-- Task to complete --
Would you write out the records below exactly as given?
Top of Input for this task
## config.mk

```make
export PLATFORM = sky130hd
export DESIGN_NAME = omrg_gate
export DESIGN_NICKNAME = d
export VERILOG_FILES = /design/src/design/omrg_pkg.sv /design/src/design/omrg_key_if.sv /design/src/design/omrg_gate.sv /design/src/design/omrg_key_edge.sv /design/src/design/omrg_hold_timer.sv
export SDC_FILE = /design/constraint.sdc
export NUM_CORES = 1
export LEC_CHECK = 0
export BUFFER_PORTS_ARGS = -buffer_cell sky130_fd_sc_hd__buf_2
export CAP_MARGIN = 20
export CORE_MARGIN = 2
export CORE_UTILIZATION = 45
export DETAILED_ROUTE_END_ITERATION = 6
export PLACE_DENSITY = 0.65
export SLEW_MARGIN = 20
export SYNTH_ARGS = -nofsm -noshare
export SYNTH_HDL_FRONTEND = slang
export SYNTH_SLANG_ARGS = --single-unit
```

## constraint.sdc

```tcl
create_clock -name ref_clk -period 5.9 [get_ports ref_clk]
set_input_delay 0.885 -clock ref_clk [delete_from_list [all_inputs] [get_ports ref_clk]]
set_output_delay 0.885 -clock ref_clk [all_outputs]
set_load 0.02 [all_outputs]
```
Bottom of Input for this task
-- Response area --
## config.mk

```make
export PLATFORM = sky130hd
export DESIGN_NAME = omrg_gate
export DESIGN_NICKNAME = d
export VERILOG_FILES = /design/src/design/omrg_pkg.sv /design/src/design/omrg_key_if.sv /design/src/design/omrg_gate.sv /design/src/design/omrg_key_edge.sv /design/src/design/omrg_hold_timer.sv
export SDC_FILE = /design/constraint.sdc
export NUM_CORES = 1
export LEC_CHECK = 0
export BUFFER_PORTS_ARGS = -buffer_cell sky130_fd_sc_hd__buf_2
export CAP_MARGIN = 20
export CORE_MARGIN = 2
export CORE_UTILIZATION = 45
export DETAILED_ROUTE_END_ITERATION = 6
export PLACE_DENSITY = 0.65
export SLEW_MARGIN = 20
export SYNTH_ARGS = -nofsm -noshare
export SYNTH_HDL_FRONTEND = slang
export SYNTH_SLANG_ARGS = --single-unit
```

## constraint.sdc

```tcl
create_clock -name ref_clk -period 5.9 [get_ports ref_clk]
set_input_delay 0.885 -clock ref_clk [delete_from_list [all_inputs] [get_ports ref_clk]]
set_output_delay 0.885 -clock ref_clk [all_outputs]
set_load 0.02 [all_outputs]
```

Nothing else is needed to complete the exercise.